▶ _Required work_: Your answer must be the lines of the entries below, exactly as written, from the first line through the line containing "create_clock -name clk_i".

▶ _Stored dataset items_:
===== config.mk =====
export PLATFORM = sky130hd
export DESIGN_NAME = arming_failsafe_supervisor_unit
export DESIGN_NICKNAME = d
export VERILOG_FILES = /design/src/rtl/afs_pkg.sv /design/src/rtl/afs_rc_map.sv /design/src/rtl/arming_failsafe_supervisor_unit.sv
export SDC_FILE = /design/constraint.sdc
export NUM_CORES = 1
export LEC_CHECK = 0
export BUFFER_PORTS_ARGS = -buffer_cell sky130_fd_sc_hd__buf_2
export CAP_MARGIN = 5
export CORE_AREA = 5 5 227 229
export DETAILED_ROUTE_END_ITERATION = 7
export DIE_AREA = 0 0 232 234
export PLACE_DENSITY = 0.81
export SLEW_MARGIN = 10
export SYNTH_ARGS = -nofsm -noshare
export SYNTH_HDL_FRONTEND = slang
export SYNTH_HIERARCHICAL = 1
export SYNTH_SLANG_ARGS = --single-unit

===== constraint.sdc =====
create_clock -name clk_i -period 7.65 [get_ports clk_i]
set_input_delay 1.1475 -clock clk_i [delete_from_list [all_inputs] [get_ports clk_i]]
set_output_delay 1.1475 -clock clk_i [all_outputs]
set_load 0.005 [all_outputs]
==> src/hw/rtl/mfp_pkg.sv <==
`timescale 1ns / 1ps
// ----------------------------------------------------------------------------
// Message fragment packetizer package
// Shared types and constants for the byte framing datapath.
// ----------------------------------------------------------------------------
package mfp_pkg;

  // The payload size must be a power of two, so that the fragment index and
  // the position inside a fragment are plain bit fields of the byte offset.
  localparam int unsigned PayloadBytes = 1024;
  localparam int unsigned PayloadBits  = $clog2(PayloadBytes);
  localparam int unsigned PsizeW       = $clog2(PayloadBytes + 1);

  localparam int unsigned LenW     = 28;
  localparam int unsigned OffW     = 27;
  localparam int unsigned FragCntW = LenW - PayloadBits;

  localparam logic [LenW-1:0] MaxLength    = LenW'(134217728);
  localparam logic [LenW-1:0] PayloadLen   = LenW'(PayloadBytes);
  localparam logic [15:0]     MaxFragments = 16'hffff;

  localparam logic [7:0] Magic0 = 8'heb;
  localparam logic [7:0] Magic1 = 8'h90;
  localparam logic [7:0] Tail0  = 8'hcd;
  localparam logic [7:0] Tail1  = 8'hde;

  localparam int unsigned StepW = 5;

  typedef struct packed {
    logic [7:0]      data_byte;
    logic [LenW-1:0] message_length;
    logic [7:0]      channel_id;
  } mfp_in_t;

  typedef struct packed {
    logic [7:0] packet_byte;
    logic       packet_end;
    logic       run_last;
    logic       too_many_fragments;
  } mfp_out_t;

  typedef struct packed {
    logic [7:0]      data_byte;
    logic            hdr;
    logic            tail;
    logic            err;
    logic [15:0]     frag_idx;
    logic [15:0]     frag_cnt;
    logic [15:0]     psize;
    logic [LenW-1:0] total_len;
    logic [7:0]      channel;
  } mfp_desc_t;

endpackage
**src/rtl/y2rgb_pkg.sv**
```systemverilog
// ----------------------------------------------------------------------------
// y2rgb_pkg
// Types, register indexes and BT.601 conversion helpers shared by the
// YUYV to RGB downscaler.
// ----------------------------------------------------------------------------
package y2rgb_pkg;

    // Configuration port
    localparam int CFG_W     = 12;
    localparam int CFG_IDX_W = 3;

    localparam logic [CFG_IDX_W-1:0] REG_SRC_WIDTH  = 3'd0;
    localparam logic [CFG_IDX_W-1:0] REG_SRC_HEIGHT = 3'd1;
    localparam logic [CFG_IDX_W-1:0] REG_DST_WIDTH  = 3'd2;
    localparam logic [CFG_IDX_W-1:0] REG_DST_HEIGHT = 3'd3;
    localparam logic [CFG_IDX_W-1:0] REG_COLOR_MODE = 3'd4;

    // Register reset values
    localparam int SRC_WIDTH_RST  = 640;
    localparam int SRC_HEIGHT_RST = 480;
    localparam int DST_WIDTH_RST  = 640;
    localparam int DST_HEIGHT_RST = 480;

    // Output coordinate widths
    localparam int COL_OUT_W = 11;
    localparam int ROW_OUT_W = 11;

    // BT.601 coefficients, 8 fractional bits
    localparam logic signed [17:0] COEF_RV = 18'sd359;
    localparam logic signed [17:0] COEF_GU = 18'sd88;
    localparam logic signed [17:0] COEF_GV = 18'sd183;
    localparam logic signed [17:0] COEF_BU = 18'sd454;
    localparam logic signed [8:0]  CHROMA_OFS = 9'sd128;
    localparam logic signed [10:0] CHAN_MAX   = 11'sd255;

    typedef struct packed {
        logic [7:0] blue;
        logic [7:0] green;
        logic [7:0] red;
    } rgb_t;

    // One output pixel request
    typedef struct packed {
        rgb_t                 color;
        logic [COL_OUT_W-1:0] col;
        logic [ROW_OUT_W-1:0] row;
        logic                 last_item;
        logic                 last_frame;
    } pix_t;

    function automatic logic [7:0] clamp_u8(input logic signed [10:0] x);
        logic [7:0] res;
        if (x < 11'sd0)
            res = 8'd0;
        else if (x > CHAN_MAX)
            res = 8'd255;
        else
            res = x[7:0];
        return res;
    endfunction

    // YUV to RGB for one pixel; gray mode copies luma to all channels
    function automatic rgb_t yuv_to_rgb(input logic [7:0] y, input logic [7:0] u,
                                        input logic [7:0] v, input logic color);
        logic signed [8:0]  uo;
        logic signed [8:0]  vo;
        logic signed [17:0] ue;
        logic signed [17:0] ve;
        logic signed [17:0] pr;
        logic signed [17:0] pg;
        logic signed [17:0] pb;
        logic signed [10:0] sy;
        logic signed [10:0] sr;
        logic signed [10:0] sg;
        logic signed [10:0] sb;
        rgb_t               res;
        uo = $signed({1'b0, u}) - CHROMA_OFS;
        vo = $signed({1'b0, v}) - CHROMA_OFS;
        ue = 18'(uo);
        ve = 18'(vo);
        pr = COEF_RV * ve;
        pg = COEF_GU * ue + COEF_GV * ve;
        pb = COEF_BU * ue;
        sy = $signed({3'b000, y});
        sr = 11'(pr >>> 8);
        sg = 11'(pg >>> 8);
        sb = 11'(pb >>> 8);
        if (color)
        begin
            res.red   = clamp_u8(sy + sr);
            res.green = clamp_u8(sy - sg);
            res.blue  = clamp_u8(sy + sb);
        end
        else
        begin
            res.red   = y;
            res.green = y;
            res.blue  = y;
        end
        return res;
    endfunction

endpackage

```
**src/rtl/yuyv_to_rgb_downscaler.sv**
```systemverilog
// ----------------------------------------------------------------------------
// yuyv_to_rgb_downscaler
// Nearest-neighbor downscaler for a YUYV raster stream with BT.601 RGB output.
//
//   channel   handshake             payload
//   in        in_valid / in_stall   luma_even, chroma_u, luma_odd, chroma_v
//   out       out_valid / out_stall blue, green, red, dest_column, dest_row,
//                                   last_of_item, last_of_frame
//   cfg       cfg_valid / cfg_ready cfg_index, cfg_data (always ready)
//
// One YUYV word is taken per cycle when it yields at most one pixel and the
// output is not stalled; a word that keeps both pixels holds off the next word
// until its second pixel moves into the single output register. The pixels of
// a word pass through the pair stage, then the output register, even pixel first.
// Reset selects 640x480 to 640x480 in color; any register write restarts the
// frame. A stalled output still lets one word's pixels wait in the pair
// stage, after which in_stall rises.
// ----------------------------------------------------------------------------
module yuyv_to_rgb_downscaler
    import y2rgb_pkg::*;
#(
    parameter int MAX_WIDTH  = 2048,
    parameter int MAX_HEIGHT = 2048
)
(
    input  logic                 clk,
    input  logic                 rst_n,
    // input words
    input  logic                 in_valid,
    output logic                 in_stall,
    input  logic [7:0]           luma_even,
    input  logic [7:0]           chroma_u,
    input  logic [7:0]           luma_odd,
    input  logic [7:0]           chroma_v,
    // output pixels
    output logic                 out_valid,
    input  logic                 out_stall,
    output logic [7:0]           blue,
    output logic [7:0]           green,
    output logic [7:0]           red,
    output logic [COL_OUT_W-1:0] dest_column,
    output logic [ROW_OUT_W-1:0] dest_row,
    output logic                 last_of_item,
    output logic                 last_of_frame,
    // configuration writes
    input  logic                 cfg_valid,
    output logic                 cfg_ready,
    input  logic [CFG_IDX_W-1:0] cfg_index,
    input  logic [CFG_W-1:0]     cfg_data
);

    localparam int SW_W = $clog2(MAX_WIDTH + 1);
    localparam int SH_W = $clog2(MAX_HEIGHT + 1);
    localparam int SC_W = $clog2(MAX_WIDTH + 2);
    localparam int SR_W = $clog2(MAX_HEIGHT + 1);
    localparam int CA_W = $clog2(MAX_WIDTH * (MAX_WIDTH + 1) + 1);
    localparam int RA_W = $clog2(MAX_HEIGHT * (MAX_HEIGHT + 1) + 1);

    // effective sizes after reset (destination equals source)
    localparam int RST_SW = (SRC_WIDTH_RST > MAX_WIDTH) ? MAX_WIDTH : SRC_WIDTH_RST;
    localparam int RST_SH = (SRC_HEIGHT_RST > MAX_HEIGHT) ? MAX_HEIGHT : SRC_HEIGHT_RST;
    localparam int RST_DW = (DST_WIDTH_RST > RST_SW) ? RST_SW : DST_WIDTH_RST;
    localparam int RST_DH = (DST_HEIGHT_RST > RST_SH) ? RST_SH : DST_HEIGHT_RST;

    // saturate source size to 1..MAX
    function automatic logic [SW_W-1:0] eff_w(input logic [CFG_W-1:0] v);
        logic [SW_W-1:0] res;
        if (v == '0)
            res = SW_W'(1);
        else if (32'(v) > MAX_WIDTH)
            res = SW_W'(MAX_WIDTH);
        else
            res = SW_W'(v);
        return res;
    endfunction

    function automatic logic [SH_W-1:0] eff_h(input logic [CFG_W-1:0] v);
        logic [SH_W-1:0] res;
        if (v == '0)
            res = SH_W'(1);
        else if (32'(v) > MAX_HEIGHT)
            res = SH_W'(MAX_HEIGHT);
        else
            res = SH_W'(v);
        return res;
    endfunction

    // saturate destination size to source size
    function automatic logic [SW_W-1:0] clip_w(input logic [CFG_W-1:0] d,
                                               input logic [SW_W-1:0] s);
        logic [SW_W-1:0] res;
        if (32'(d) > 32'(s))
            res = s;
        else
            res = SW_W'(d);
        return res;
    endfunction

    function automatic logic [SH_W-1:0] clip_h(input logic [CFG_W-1:0] d,
                                               input logic [SH_W-1:0] s);
        logic [SH_W-1:0] res;
        if (32'(d) > 32'(s))
            res = s;
        else
            res = SH_W'(d);
        return res;
    endfunction

    // configuration registers
    logic [CFG_W-1:0] src_w_reg, src_w_next;
    logic [CFG_W-1:0] src_h_reg, src_h_next;
    logic [CFG_W-1:0] dst_w_reg, dst_w_next;
    logic [CFG_W-1:0] dst_h_reg, dst_h_next;
    logic             color_reg, color_next;
    logic             cfg_hit;

    // position state
    logic [SC_W-1:0] scol_reg;
    logic [SR_W-1:0] srow_reg;
    logic [CA_W-1:0] cacc_reg;
    logic [CA_W-1:0] cbnd_reg;
    logic [RA_W-1:0] racc_reg;
    logic [RA_W-1:0] rbnd_reg;
    logic [SW_W-1:0] ocol_reg;
    logic [SH_W-1:0] orow_reg;

    // pair stage and output register
    pix_t       pair_reg [2];
    logic [1:0] pair_vld_reg;
    pix_t       out_reg;
    logic       out_vld_reg;

    logic [SW_W-1:0] sw, dw, sw_n, dw_n;
    logic [SH_W-1:0] sh, dh, sh_n, dh_n;

    logic            accept;
    logic            row_kept;
    logic            keep0, keep1;
    logic            odd_in;
    logic            row_end, frame_end;
    logic [CA_W-1:0] cacc1, cacc2, cbnd1, cbnd2;
    logic [SW_W-1:0] ocol1, ocol2;
    logic [SC_W:0]   scol2;
    logic [SR_W-1:0] srow1;
    logic [ROW_OUT_W-1:0] dest_row_val;
    logic            last_row;
    pix_t            res0, res1;

    logic            out_free;
    logic            move;
    logic [1:0]      pair_left;
    pix_t            pick;

    assign cfg_ready = 1'b1;

    // register write decode
    always_comb
    begin
        src_w_next = src_w_reg;
        src_h_next = src_h_reg;
        dst_w_next = dst_w_reg;
        dst_h_next = dst_h_reg;
        color_next = color_reg;
        cfg_hit    = 1'b0;
        if (cfg_valid)
        begin
            case (cfg_index)
                REG_SRC_WIDTH:
                begin
                    src_w_next = cfg_data;
                    cfg_hit    = 1'b1;
                end
                REG_SRC_HEIGHT:
                begin
                    src_h_next = cfg_data;
                    cfg_hit    = 1'b1;
                end
                REG_DST_WIDTH:
                begin
                    dst_w_next = cfg_data;
                    cfg_hit    = 1'b1;
                end
                REG_DST_HEIGHT:
                begin
                    dst_h_next = cfg_data;
                    cfg_hit    = 1'b1;
                end
                REG_COLOR_MODE:
                begin
                    color_next = cfg_data[0];
                    cfg_hit    = 1'b1;
                end
                default:
                begin
                    cfg_hit = 1'b0;
                end
            endcase
        end
    end

    // effective sizes, current and after a write
    assign sw   = eff_w(src_w_reg);
    assign sh   = eff_h(src_h_reg);
    assign dw   = clip_w(dst_w_reg, sw);
    assign dh   = clip_h(dst_h_reg, sh);
    assign sw_n = eff_w(src_w_next);
    assign sh_n = eff_h(src_h_next);
    assign dw_n = clip_w(dst_w_next, sw_n);
    assign dh_n = clip_h(dst_h_next, sh_n);

    // output handoff from the pair stage
    assign out_free = !out_vld_reg || !out_stall;
    assign move     = out_free && (pair_vld_reg != 2'b00);
    assign pick     = pair_vld_reg[0] ? pair_reg[0] : pair_reg[1];

    always_comb
    begin
        if (move)
            pair_left = pair_vld_reg[0] ? {pair_vld_reg[1], 1'b0} : 2'b00;
        else
            pair_left = pair_vld_reg;
    end

    assign in_stall = (pair_left != 2'b00);
    assign accept   = in_valid && !in_stall;

    // pixel picks for the even and odd pixel
    assign row_kept = (orow_reg < dh) && (racc_reg < rbnd_reg);
    assign keep0    = row_kept && (ocol_reg < dw) && (cacc_reg < cbnd_reg);
    assign cacc1    = cacc_reg + (keep0 ? CA_W'(sw) : CA_W'(0));
    assign ocol1    = ocol_reg + SW_W'(keep0);
    assign cbnd1    = cbnd_reg + CA_W'(dw);
    assign odd_in   = ({1'b0, scol_reg} + (SC_W+1)'(1)) < (SC_W+1)'(sw);
    assign keep1    = odd_in && row_kept && (ocol1 < dw) && (cacc1 < cbnd1);
    assign cacc2    = cacc1 + (keep1 ? CA_W'(sw) : CA_W'(0));
    assign ocol2    = ocol1 + SW_W'(keep1);
    assign cbnd2    = cbnd1 + CA_W'(dw);

    assign scol2     = {1'b0, scol_reg} + (SC_W+1)'(2);
    assign row_end   = scol2 >= (SC_W+1)'(sw);
    assign srow1     = srow_reg + SR_W'(1);
    assign frame_end = 32'(srow1) >= 32'(sh);

    // result fields
    assign dest_row_val = ROW_OUT_W'(dh - SH_W'(1) - orow_reg);
    assign last_row     = (orow_reg == dh - SH_W'(1));

    always_comb
    begin
        res0.color      = yuv_to_rgb(luma_even, chroma_u, chroma_v, color_reg);
        res0.col        = COL_OUT_W'(ocol_reg);
        res0.row        = dest_row_val;
        res0.last_item  = !keep1;
        res0.last_frame = last_row && (ocol_reg == dw - SW_W'(1));
        res1.color      = yuv_to_rgb(luma_odd, chroma_u, chroma_v, color_reg);
        res1.col        = COL_OUT_W'(ocol1);
        res1.row        = dest_row_val;
        res1.last_item  = 1'b1;
        res1.last_frame = last_row && (ocol1 == dw - SW_W'(1));
    end

    // configuration and position state
    always_ff @(posedge clk or negedge rst_n)
    begin
        if (!rst_n)
        begin
            src_w_reg <= CFG_W'(SRC_WIDTH_RST);
            src_h_reg <= CFG_W'(SRC_HEIGHT_RST);
            dst_w_reg <= CFG_W'(DST_WIDTH_RST);
            dst_h_reg <= CFG_W'(DST_HEIGHT_RST);
            color_reg <= 1'b1;
            scol_reg  <= '0;
            srow_reg  <= '0;
            cacc_reg  <= '0;
            cbnd_reg  <= CA_W'(RST_DW);
            racc_reg  <= '0;
            rbnd_reg  <= RA_W'(RST_DH);
            ocol_reg  <= '0;
            orow_reg  <= '0;
        end
        else
        begin
            src_w_reg <= src_w_next;
            src_h_reg <= src_h_next;
            dst_w_reg <= dst_w_next;
            dst_h_reg <= dst_h_next;
            color_reg <= color_next;
            if (cfg_hit)
            begin
                // every write restarts the frame under the new sizes
                scol_reg <= '0;
                srow_reg <= '0;
                cacc_reg <= '0;
                cbnd_reg <= CA_W'(dw_n);
                racc_reg <= '0;
                rbnd_reg <= RA_W'(dh_n);
                ocol_reg <= '0;
                orow_reg <= '0;
            end
            else if (accept)
            begin
                if (!row_end)
                begin
                    scol_reg <= SC_W'(scol2);
                    cacc_reg <= cacc2;
                    cbnd_reg <= cbnd2;
                    ocol_reg <= ocol2;
                end
                else
                begin
                    // restart the row
                    scol_reg <= '0;
                    cacc_reg <= '0;
                    cbnd_reg <= CA_W'(dw);
                    ocol_reg <= '0;
                    if (frame_end)
                    begin
                        srow_reg <= '0;
                        racc_reg <= '0;
                        rbnd_reg <= RA_W'(dh);
                        orow_reg <= '0;
                    end
                    else
                    begin
                        srow_reg <= srow1;
                        rbnd_reg <= rbnd_reg + RA_W'(dh);
                        if (row_kept)
                        begin
                            orow_reg <= orow_reg + SH_W'(1);
                            racc_reg <= racc_reg + RA_W'(sh);
                        end
                    end
                end
            end
        end
    end

    // valid flags of the pair stage and output register
    always_ff @(posedge clk or negedge rst_n)
    begin
        if (!rst_n)
        begin
            pair_vld_reg <= 2'b00;
            out_vld_reg  <= 1'b0;
        end
        else
        begin
            pair_vld_reg <= accept ? {keep1, keep0} : pair_left;
            if (move)
                out_vld_reg <= 1'b1;
            else if (!out_stall)
                out_vld_reg <= 1'b0;
        end
    end

    // payload registers
    always_ff @(posedge clk)
    begin
        if (accept)
        begin
            pair_reg[0] <= res0;
            pair_reg[1] <= res1;
        end
        if (move)
            out_reg <= pick;
    end

    assign out_valid     = out_vld_reg;
    assign blue          = out_reg.color.blue;
    assign green         = out_reg.color.green;
    assign red           = out_reg.color.red;
    assign dest_column   = out_reg.col;
    assign dest_row      = out_reg.row;
    assign last_of_item  = out_reg.last_item;
    assign last_of_frame = out_reg.last_frame;

endmodule
```
**config.mk**
```make
export PLATFORM = sky130hd
export DESIGN_NAME = yuyv_to_rgb_downscaler
export DESIGN_NICKNAME = d
export VERILOG_FILES = /design/src/rtl/y2rgb_pkg.sv /design/src/rtl/yuyv_to_rgb_downscaler.sv
export SDC_FILE = /design/constraint.sdc
export NUM_CORES = 1
export LEC_CHECK = 0
export ABC_AREA = 1
export BUFFER_PORTS_ARGS = -buffer_cell sky130_fd_sc_hd__buf_2
export CAP_MARGIN = 40
export CELL_PAD_IN_SITES_DETAIL_PLACEMENT = 0
export CELL_PAD_IN_SITES_GLOBAL_PLACEMENT = 1
export CORE_ASPECT_RATIO = 2
export CORE_MARGIN = 3
export CORE_UTILIZATION = 40
export CTS_CLUSTER_DIAMETER = 120
export DETAILED_ROUTE_END_ITERATION = 12
export PLACE_DENSITY = 0.67
export SYNTH_ARGS = -nofsm -noshare
export SYNTH_HDL_FRONTEND = slang
export SYNTH_SLANG_ARGS = --single-unit
export TNS_END_PERCENT = 1
```
**constraint.sdc**
```tcl
create_clock -name clk -period 11.8 [get_ports clk]
set_input_delay 1.77 -clock clk [delete_from_list [all_inputs] [get_ports clk]]
set_output_delay 1.77 -clock clk [all_outputs]
set_load 0.05 [all_outputs]
```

▶ _Expected output_:
===== config.mk =====
export PLATFORM = sky130hd
export DESIGN_NAME = arming_failsafe_supervisor_unit
export DESIGN_NICKNAME = d
export VERILOG_FILES = /design/src/rtl/afs_pkg.sv /design/src/rtl/afs_rc_map.sv /design/src/rtl/arming_failsafe_supervisor_unit.sv
export SDC_FILE = /design/constraint.sdc
export NUM_CORES = 1
export LEC_CHECK = 0
export BUFFER_PORTS_ARGS = -buffer_cell sky130_fd_sc_hd__buf_2
export CAP_MARGIN = 5
export CORE_AREA = 5 5 227 229
export DETAILED_ROUTE_END_ITERATION = 7
export DIE_AREA = 0 0 232 234
export PLACE_DENSITY = 0.81
export SLEW_MARGIN = 10
export SYNTH_ARGS = -nofsm -noshare
export SYNTH_HDL_FRONTEND = slang
export SYNTH_HIERARCHICAL = 1
export SYNTH_SLANG_ARGS = --single-unit

===== constraint.sdc =====
create_clock -name clk_i -period 7.65 [get_ports clk_i]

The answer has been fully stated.